**Work order**
Starting at the first line of the data below, write out each line exactly until you reach the line containing "has a counter.", and include that line too.

**Entries provided**
------------------------------------------------------------------------

===== src/rtl/b1_dec_scan.sv =====
// b1_dec_scan: registered 4-to-16 one-hot decoder with a hold register,
// a load strobe and a prescaled auto-scan mode (walking one-hot position).
// All outputs are registered; enable only gates onehot_out, never state.
module b1_dec_scan #(
    parameter int PRESCALE = 4
) (
    input  logic        clock,
    input  logic        reset,
    input  logic        enable,
    input  logic        load,
    input  logic [3:0]  code_in,
    input  logic        scan_en,
    output logic [15:0] onehot_out,
    output logic [3:0]  code_out,
    output logic        valid,
    output logic        wrap
);

    // Prescaler is at least one bit wide so PRESCALE=1 still has a counter.
    localparam int PS_W = (PRESCALE > 1) ? $clog2(PRESCALE) : 1;
    localparam logic [PS_W-1:0] PS_MAX = PS_W'(PRESCALE - 1);

    typedef enum logic [1:0] {
        ST_IDLE = 2'd0,
        ST_HOLD = 2'd1,
        ST_SCAN = 2'd2
    } state_t;

    state_t          state_reg;
    state_t          state_next;
    logic [3:0]      code_reg;
    logic [3:0]      code_next;
    logic [PS_W-1:0] presc_reg;
    logic [PS_W-1:0] presc_next;
    logic            wrap_next;
    logic [15:0]     onehot_next;
    logic [15:0]     onehot_reg;
    logic [3:0]      code_out_reg;
    logic            valid_reg;
    logic            wrap_reg;

    // State, counters and registered outputs; reset wins over everything.
    always_ff @(posedge clock) begin
        if (reset) begin
            state_reg    <= ST_IDLE;
            code_reg     <= 4'd0;
            presc_reg    <= '0;
            onehot_reg   <= 16'h0000;
            code_out_reg <= 4'd0;
            valid_reg    <= 1'b0;
            wrap_reg     <= 1'b0;
        end else begin
            state_reg    <= state_next;
            code_reg     <= code_next;
            presc_reg    <= presc_next;
            onehot_reg   <= onehot_next;
            code_out_reg <= code_next;
            valid_reg    <= (state_next != ST_IDLE);
            wrap_reg     <= wrap_next;
        end
    end

    // Next-state logic: IDLE is only re-entered through reset.
    always_comb begin
        state_next = state_reg;
        case (state_reg)
            ST_IDLE: begin
                if (scan_en)
                    state_next = ST_SCAN;
                else if (load)
                    state_next = ST_HOLD;
            end
            ST_HOLD: begin
                if (scan_en)
                    state_next = ST_SCAN;
            end
            ST_SCAN: begin
                if (!scan_en)
                    state_next = ST_HOLD;
            end
            default: state_next = ST_IDLE;
        endcase
    end

    // Code / prescaler update: load beats a scan step, and a dropped step
    // cannot raise wrap. Entering SCAN restarts the prescaler; leaving it
    // freezes the count.
    always_comb begin
        code_next  = code_reg;
        presc_next = presc_reg;
        wrap_next  = 1'b0;
        if (load) begin
            code_next  = code_in;
            presc_next = '0;
        end else if (state_reg == ST_SCAN && state_next == ST_SCAN) begin
            if (presc_reg == PS_MAX) begin
                code_next  = code_reg + 4'd1;
                presc_next = '0;
                wrap_next  = (code_reg == 4'd15);
            end else begin
                presc_next = presc_reg + 1'b1;
            end
        end else if (state_next == ST_SCAN) begin
            presc_next = '0;
        end
    end

    // One decode comparator per output bit, gated by enable and non-IDLE.
    generate
        for (genvar gi = 0; gi < 16; gi++) begin : g_dec
            assign onehot_next[gi] = enable && (state_next != ST_IDLE) &&
                                     (code_next == 4'(gi));
        end
    endgenerate

    assign onehot_out = onehot_reg;
    assign code_out   = code_out_reg;
    assign valid      = valid_reg;
    assign wrap       = wrap_reg;

endmodule


===== config.mk =====
export PLATFORM = sky130hd
export DESIGN_NAME = b1_dec_scan
export DESIGN_NICKNAME = d
export VERILOG_FILES = /design/src/rtl/b1_dec_scan.sv
export SDC_FILE = /design/constraint.sdc
export NUM_CORES = 1
export LEC_CHECK = 0
export CAP_MARGIN = 30
export CORE_MARGIN = 2
export CORE_UTILIZATION = 45
export CTS_CLUSTER_DIAMETER = 60
export DETAILED_ROUTE_END_ITERATION = 16
export PLACE_DENSITY = 0.78
export SYNTH_ARGS = -nofsm -noshare
export SYNTH_HDL_FRONTEND = slang
export SYNTH_SLANG_ARGS = --single-unit
export TNS_END_PERCENT = 10

===== constraint.sdc =====
create_clock -name clock -period 4.4 [get_ports clock]
set_clock_uncertainty 0.2 [all_clocks]
set_input_delay 0.44 -clock clock [delete_from_list [all_inputs] [get_ports clock]]
set_output_delay 0.44 -clock clock [all_outputs]
set_load 0.02 [all_outputs]

-- Yosys cells after proc, flatten, opt, wreduce, memory -nomap -nowiden
Cells that the tools add are included.
- register bits: 26
- input bits: 9
- output and inout port bits: 22
- logic and storage cells: 65
- add/sub/neg operators: 2
- equality and inequality tests: 20
- mux-type cells: 11
- bitwise logic cells: 2
- reductions and logical operators: 24
- operators by type and width (operator ; number):
    equality test 4 bit, second input constant ; 9
    logical AND 1 bit ; 18
    equality test 4 x 3 -> 1 bit, second input constant ; 4
    two-way mux 2 bit ; 7
    two-way mux 4 bit ; 3
    equality test 4 x 2 -> 1 bit, second input constant ; 2
    equality test 2 bit, second input constant ; 3
    case mux 2 bit (3 select lines) ; 1
    adder 4 x 1 -> 4 bit, second input constant ; 1
    equality test 4 x 1 -> 1 bit, second input constant ; 1
    zero test 4 bit ; 1
    nonzero test 2 bit ; 2
    OR reduction 4 bit ; 1
    adder 2 x 1 -> 2 bit, second input constant ; 1
    equality test 2 x 1 -> 1 bit, second input constant ; 1
    zero test 2 bit ; 1
    inverter 1 bit ; 2
    OR reduction 2 bit ; 1

-- Longest topological paths before layout
Gate-level depths: netlist (run 1).
- depth in word-level cells: 9
- mapped depth: 6
- gate-level depth less buffers: 5

-- Least setup slack after synthesis (run 1)
Ideal clock, no wire load.
- path type: flip-flop to flip-flop
- from: register presc_reg[0]
- to: register onehot_reg[2] (netlist: onehot_out[2])
- library setup time: 0.092 ns
- data arrival time: 1.546 ns
- required time: 4.108 ns
- slack: 2.562 ns
- stages on the path, launching flop included: 6
- buffers on the path: 0
- period minus slack after synthesis: 1.838 ns
- path through: dfxtp_1 ha_1 nand4b_2 or2_1 a221o_1 nor4_1
- word-level cells in the longest chain between the ends: 6
- ends and longest elaborated chain (element ; RTL line ; text):
    from (decl) ; 33 ; logic [PS_W-1:0] presc_reg;
    from (signal assigned) ; 55 ; presc_reg <= presc_next;
    equality test 2 bit ; 96 ; if (presc_reg == PS_MAX) begin
    two-way mux 4 bit ; 96 ;
    two-way mux 4 bit ; 95 ; end else if (state_reg == ST_SCAN && state_next == ST_SCAN) begin
    two-way mux 4 bit ; 92 ; if (load) begin
    equality test 4 x 2 -> 1 bit ; 112 ; (code_next == 4'(gi));
    logical AND 1 bit ; 111 ; assign onehot_next[gi] = enable && (state_next != ST_IDLE) &&
    to (signal assigned) ; 56 ; onehot_reg <= onehot_next;
    to (decl) ; 37 ; logic [15:0] onehot_reg;
No other way between the ends.
A chain may end at the register's enable or synchronous reset.

-- Final worst setup path (run 1)
- from: input port load
- to: register onehot_reg[15] (netlist: onehot_out[15])
- word-level cells in the longest chain between the ends: 9
- elaborated cells between the ends (all ways): 11
- those cells by class: eq/ne (2); mux (5); reduce/logical (4)
- ends and longest elaborated chain (element ; RTL line ; text):
    from (decl) ; 10 ; input logic load,
    two-way mux 2 bit ; 70 ; else if (load)
    two-way mux 2 bit ; 68 ; if (scan_en)
    case mux 2 bit (3 select lines) ; 66 ; case (state_reg)
    equality test 2 bit ; 95 ;
    logical AND 1 bit ; 95 ;
    two-way mux 4 bit ; 95 ;
    two-way mux 4 bit ; 92 ;
    equality test 4 bit ; 112 ;
    logical AND 1 bit * ; 111 ;
Every way passes the cells marked *; elsewhere a longest branch is shown, timed or not.

==> impl_metrics.env, run 1 <==
export IMPL_status="finished clean"
export IMPL_final_setup_tns_ps=0
export IMPL_die_height_um=50.3
export IMPL_path_buf_inv=1
export IMPL_synth_top_cell_area_share=0.540
export IMPL_final_cell_mix="clkdlybuf4s50_1, dfxtp_1, nor4_1"
export IMPL_switching_share=0.236
export IMPL_grt_overflow_total=0
export IMPL_async_flop_share=0
export IMPL_r2r_cells=5
export IMPL_die_w_um=50.3
export IMPL_dp_hpwl_mm=1.46
export IMPL_hp_class="reg -> reg"
export IMPL_grt_max_degree=19
export IMPL_grt_pass1_wl_mm=3.25
export IMPL_cts_max_level=1
export IMPL_end_kind="register"
export IMPL_portBuffers=30
export IMPL_cp_top_family="simple AND/OR/NAND/NOR gates"
export IMPL_hp_start="code_out[3]$_SDFF_PP0_"
export IMPL_ys_flop_type="dfxtp_1"
export IMPL_synth_enable_flop_cells=0
export IMPL_dieArea_um2=2530
export IMPL_cts_made_buffers=3
export IMPL_synth_nets=105
export IMPL_yosys_area_share_adder=0.0259
export IMPL_yosysTopAreaCell="dfxtp_1"
export IMPL_p_comb_frac=0.130
export IMPL_clkTransAtPathRegs_ps=120
export IMPL_ys_warn_count=0
export IMPL_power_frac_clock=0.275
export IMPL_relSlewSlack=0.545
export IMPL_syn2layout_area_growth_pct=36.6
export IMPL_rsz0062_at_grt="no"
export IMPL_cts_tree="done"
export IMPL_setup_worst_path_start_class="primary input"
export IMPL_post_cts_buffers=0
export IMPL_path_cells="clkdlybuf4s50_1 > or3_1 > o211ai_1 > nand4b_1 > nor4_1"
export IMPL_wl_per_cell_um=12.4
export IMPL_period_share=0.529
export IMPL_nets=136
export IMPL_fin_crit_ps=2330
export IMPL_cp_max_fo=18
export IMPL_synth_compound_area_frac=0.102
export IMPL_clockRootBuffer="clkbuf_4"
export IMPL_cap_violations=0
export IMPL_regToRegSetupSlack_ps=2280
export IMPL_power_uw=413
export IMPL_final_common_cell="clkdlybuf4s50_1"
export IMPL_hold_violations=0
export IMPL_syn_inst=94
export IMPL_finalSetupViolCount=0
export IMPL_synth_cell_types=31
export IMPL_antennaDiodeCount=0
export IMPL_drive_gt1_frac=0.0806
export IMPL_avgSynthCellArea_um2=10.3
export IMPL_worstSetupPathType="in -> reg"
export IMPL_cts_resized_gates=0
export IMPL_clk_latency_ps=310
export IMPL_cts_sinks=26
export IMPL_switchingPower_uw=97.5
export IMPL_viasPerCell=5.58
export IMPL_wirelength_mm=1.87
export IMPL_syn_area_um2=965
export IMPL_drc=0
export IMPL_rr_endpoint="onehot_out[15]$_SDFF_PP0_"
export IMPL_r2r_start="presc_reg[0]$_SDFFE_PP0P_"
export IMPL_ant_nets=0
export IMPL_cp_data_arrival_time_ps=2320
export IMPL_vias=842
export IMPL_cellLeakagePower_nw=0.472
export IMPL_synth_top_family_by_area="simple AND/OR/NAND/NOR gates"
export IMPL_initial_core_util=0.482
export IMPL_synth_xor_area_frac=0.00908
export IMPL_crit_cells=5
export IMPL_io_pins=31
export IMPL_clockBufferDepth=2
export IMPL_power_frac_seq=0.595
export IMPL_synth_simple_area_share=0.305
export IMPL_tightest_slew_ps=683
export IMPL_globalplace_congestion=0.827
export IMPL_largest_reg_flops=16
export IMPL_first_iter_violations=15
export IMPL_seq_area_frac_synth=0.540
export IMPL_cpPeakStageDelay_ps=850
export IMPL_ys_ff_latch=26
export IMPL_irDropWorstVdd_v=0.000179
export IMPL_track_usage=0.164
export IMPL_core_um2=2000
export IMPL_slowest_stage="clkdlybuf4s50_1"
export IMPL_finalMaxSlewViolations=0
export IMPL_required_ps=4390
export IMPL_endpoint="onehot_out[15]$_SDFF_PP0_"
export IMPL_max_clock_freq_ghz=0.430
export IMPL_muxShareOfSynthArea=0
export IMPL_ys_top_cells_by_area="dfxtp_1, nor4_1, a221oi_2"
export IMPL_crit_start="load"
export IMPL_cts_hold_buffers=0
export IMPL_p_per_area_nw_per_um2=314
export IMPL_p_int_uw=316
export IMPL_rows=16
export IMPL_grt_pass1_vias=759
export IMPL_antenna_found_initial=0
export IMPL_drt_first_pass_iters=4
[layout make-up]
cell class                      instances  area [um2]
Fill cell                             183         684
Timing Repair Buffer                   30         300
Multi-Input combinational cell         64         427
Clock buffer                            4        36.3
Sequential cell                        26         520
Tap cell                               27        33.8
[metrics by stage]
step	cell area, um2	util	setup slack (ps)	instances	hold slack (ps)
final	1320	0.658	2070	151	335
after global routing	1320	0.658	1990	151	369
after CTS	1320	0.658	2060	151	336
after detailed placement	1280	0.640	1760	147	312
after global placement	1280	0.640	1820	147	312
after floorplan	965	-	2560	94	317
[Yosys cell counts (2+ instances only)]
cell type	instances
dfxtp_1	26
nor2_1	7
a22oi_1	2
buf_2	2
nand3_1	3
a221o_1	2
nor3_1	3
nor2b_1	2
nor4_1	17
or3_1	2
a221oi_2	2
nand2_1	6
ha_1	2
[logic make-up after synthesis]
family,count (synthesis)
xor gates and xnor gates,1
buffers and inverters,4
AOI/OAI and AO/OA,11
adders and majority gates,2
DFF,26
and+or+nand+nor,50
[how the worst min path moves through the flow]
stage | slack (ps) | endpoint | cells past startpoint
after global placement | 310 | wrap$_SDFF_PP0_ | 1
after CTS | 340 | wrap$_SDFF_PP0_ | 1
after detailed placement | 310 | wrap$_SDFF_PP0_ | 1
after floorplan | 320 | presc_reg[1]$_SDFFE_PP0P_ | 2
after global routing | 370 | wrap$_SDFF_PP0_ | 1
final | 340 | wrap$_SDFF_PP0_ | 1
[metal layers]
layer / vias to the layer above / track usage / part of all wire
li1: 421 / - / -
met1: 392 / 0.188 / 0.43
met2: 29 / 0.303 / 0.51
met3: 0 / 0.0298 / 0.062
met4: 0 / 0.0541 / 0
met5: - / 0 / 0
[power by group through the flow]
stage	registers, mW	logic [mW]	clock network, mW
detailed placement	0.251	0.0536	0
finish	0.246	0.0537	0.114
global route	0.247	0.0582	0.131
global placement	0.251	0.0528	0
floorplan	0.256	0.0266	0
CTS	0.246	0.0538	0.117
Note: power is estimated with default switching activity, not from simulation.
==> inputs of run 2 (changes only) <==
--- a/config.mk
+++ b/config.mk
@@ -6,11 +6,12 @@
 export NUM_CORES = 1
 export LEC_CHECK = 0
 export CAP_MARGIN = 30
+export CORE_ASPECT_RATIO = 0.6
 export CORE_MARGIN = 2
-export CORE_UTILIZATION = 45
+export CORE_UTILIZATION = 40
 export CTS_CLUSTER_DIAMETER = 60
 export DETAILED_ROUTE_END_ITERATION = 16
-export PLACE_DENSITY = 0.78
+export PLACE_DENSITY = 0.74
 export SYNTH_ARGS = -nofsm -noshare
 export SYNTH_HDL_FRONTEND = slang
 export SYNTH_SLANG_ARGS = --single-unit
==> constraint.sdc (replaced) <==
create_clock -name clock -period 1.9 [get_ports clock]
set_clock_uncertainty 0.2 [all_clocks]
set_input_delay 0.19 -clock clock [delete_from_list [all_inputs] [get_ports clock]]
set_output_delay 0.19 -clock clock [all_outputs]
set_load 0.02 [all_outputs]
==> impl_metrics.env, run 2 (synthesis results as in run 1) <==
export IMPL_die_height_um=42.0
export IMPL_placed_cells=165
export IMPL_end_kind="register"
export IMPL_grt_pass1_vias=973
export IMPL_r2r_start="presc_reg[1]$_SDFFE_PP0P_"
export IMPL_viasPerCell=5.62
export IMPL_clockBufferDepth=2
export IMPL_grt_pass1_wl_mm=4.71
export IMPL_switching_share=0.247
export IMPL_finalMaxSlewViolations=0
export IMPL_syn2layout_area_growth_pct=65.6
export IMPL_clockRootBuffer="clkbuf_8"
export IMPL_r2r_cells=5
export IMPL_switchingPower_uw=271
export IMPL_whs_path_depth=3
export IMPL_relSlewSlack=0.734
export IMPL_io_pins=31
export IMPL_p_comb_frac=0.164
export IMPL_cp_max_fo=8
export IMPL_wl_per_cell_um=16.7
export IMPL_max_clock_freq_ghz=0.476
export IMPL_power_frac_clock=0.317
export IMPL_ant_nets=0
export IMPL_dp_hpwl_mm=1.82
export IMPL_finalSetupViolCount=17
export IMPL_setup_ws_ps=-201
export IMPL_final_cells=173
export IMPL_track_usage=0.223
export IMPL_required_ps=1860
export IMPL_clkTransAtPathRegs_ps=80
export IMPL_irDropWorstVdd_v=0.000609
export IMPL_largest_reg_flops=16
export IMPL_status="complete, but fails checks"
export IMPL_die_w_um=67.4
export IMPL_fin_crit_ps=2100
export IMPL_regToRegSetupSlack_ps=-200
export IMPL_cp_data_arrival_time_ps=2060
export IMPL_antenna_found_initial=0
export IMPL_hp_class="in -> reg"
export IMPL_cap_violations=0
export IMPL_first_iter_violations=28
export IMPL_nets=155
export IMPL_cts_sinks=26
export IMPL_cellLeakagePower_nw=0.592
export IMPL_globalplace_congestion=0.801
export IMPL_hold_violations=0
export IMPL_wirelength_mm=2.90
export IMPL_cpPeakStageDelay_ps=370
export IMPL_drt_first_pass_iters=4
export IMPL_hp_start="load"
export IMPL_drive_gt1_frac=0.301
export IMPL_p_per_area_nw_per_um2=688
export IMPL_rows=13
export IMPL_final_cell_mix="clkdlybuf4s50_1, dfxtp_1, buf_4"
export IMPL_cts_tree="done"
export IMPL_setup_worst_path_start_class="register"
export IMPL_final_area_um2=1600
export IMPL_portBuffers=30
export IMPL_initial_core_util=0.433
export IMPL_path_cells="ha_4 > and4b_1 > or3_4 > a31o_4 > nor4_1"
export IMPL_worstSetupPathType="reg -> reg"
export IMPL_period_share=1.11
export IMPL_vias=972
export IMPL_p_int_uw=828
export IMPL_violations="negative setup slack"
export IMPL_drc=0
export IMPL_cts_hold_buffers=0
export IMPL_hold_path_end="presc_reg[0]$_SDFFE_PP0P_"
export IMPL_power_frac_seq=0.519
export IMPL_cts_max_level=1
export IMPL_rsz0062_at_grt="yes"
export IMPL_whs_ps=326
export IMPL_clk_latency_ps=270
export IMPL_tightest_slew_ps=399
export IMPL_slowest_stage="or3_4"
export IMPL_core_um2=2230
export IMPL_grt_overflow_total=0
export IMPL_cts_made_buffers=3
export IMPL_rr_endpoint="onehot_out[1]$_SDFF_PP0_"
export IMPL_antennaDiodeCount=0
export IMPL_grt_max_degree=15
export IMPL_dieArea_um2=2830
export IMPL_final_common_cell="clkdlybuf4s50_1"
export IMPL_placed_area_um2=1400
==> run 2: timing repair <==
item | 4_1_cts | 5_1_grt
resized for setup | 13 | 9
setup endpoints to repair | 17 | 17
setup buffers | 2 | 2
pin swaps | 9 | 4
==> run 2: final cells by class <==
class | count | area (um2)
clock buffers | 4 | 55.1
well taps | 30 | 37.5
flip-flops and latches | 26 | 523
multi-input cells | 64 | 529
fillers | 140 | 631
repair buffers | 49 | 453
==> run 2: power by group through the flow <==
stage | clock, mW | combinational [mW] | sequential, mW
floorplan | 0 | 0.0615 | 0.593
global placement | 0 | 0.141 | 0.581
detailed placement | 0 | 0.144 | 0.582
CTS | 0.355 | 0.159 | 0.570
global route | 0.380 | 0.192 | 0.573
finish | 0.348 | 0.181 | 0.571
==> run 2: worst max path at each step <==
| stage | slack (ps) | from | endpoint |
|---|---|---|---|
| 2_1_floorplan | 60 | presc_reg[0]$_SDFFE_PP0P_ | onehot_out[2]$_SDFF_PP0_ |
| 3_3_place_gp | -210 | scan_en | onehot_out[5]$_SDFF_PP0_ |
| 3_5_place_dp | -250 | load | onehot_out[14]$_SDFF_PP0_ |
| 4_1_cts | -60 | presc_reg[1]$_SDFFE_PP0P_ | onehot_out[5]$_SDFF_PP0_ |
| 5_1_grt | -310 | presc_reg[0]$_SDFFE_PP0P_ | onehot_out[1]$_SDFF_PP0_ |
| 6_report | -200 | presc_reg[1]$_SDFFE_PP0P_ | onehot_out[1]$_SDFF_PP0_ |
==> run 2: stage by stage <==
step / TNS, ps / setup slack [ps] / power, mW / utilization
6_report: -972 / -201 / 1.10 / 0.717
2_1_floorplan: 0 / 62.2 / 0.655 / -
5_1_grt: -1950 / -315 / 1.14 / 0.717
3_3_place_gp: -3030 / -211 / 0.722 / 0.627
4_1_cts: -219 / -63.2 / 1.08 / 0.689
3_5_place_dp: -3320 / -255 / 0.727 / 0.627
==> run 2: per-layer routing <==
metal | track usage | up-vias | share of wire | wire [um]
met5 | 0 | - | 0 | 0
met4 | 0.0694 | 0 | 0.022 | 63
met3 | 0.0565 | 9 | 0.040 | 115
met2 | 0.378 | 26 | 0.49 | 1430
met1 | 0.277 | 477 | 0.44 | 1280
li1 | - | 460 | - | -
==> run 2: critical path, delay by kind of cell, from the launching register on <==
kind | cells | cell delay (ps)
flops | 1 | 350
simple gates | 3 | 980
compound gates | 1 | 280
fa+ha+maj | 1 | 170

------------------------------------------------------------------------

**Solution to this task**
===== src/rtl/b1_dec_scan.sv =====
// b1_dec_scan: registered 4-to-16 one-hot decoder with a hold register,
// a load strobe and a prescaled auto-scan mode (walking one-hot position).
// All outputs are registered; enable only gates onehot_out, never state.
module b1_dec_scan #(
    parameter int PRESCALE = 4
) (
    input  logic        clock,
    input  logic        reset,
    input  logic        enable,
    input  logic        load,
    input  logic [3:0]  code_in,
    input  logic        scan_en,
    output logic [15:0] onehot_out,
    output logic [3:0]  code_out,
    output logic        valid,
    output logic        wrap
);

    // Prescaler is at least one bit wide so PRESCALE=1 still has a counter.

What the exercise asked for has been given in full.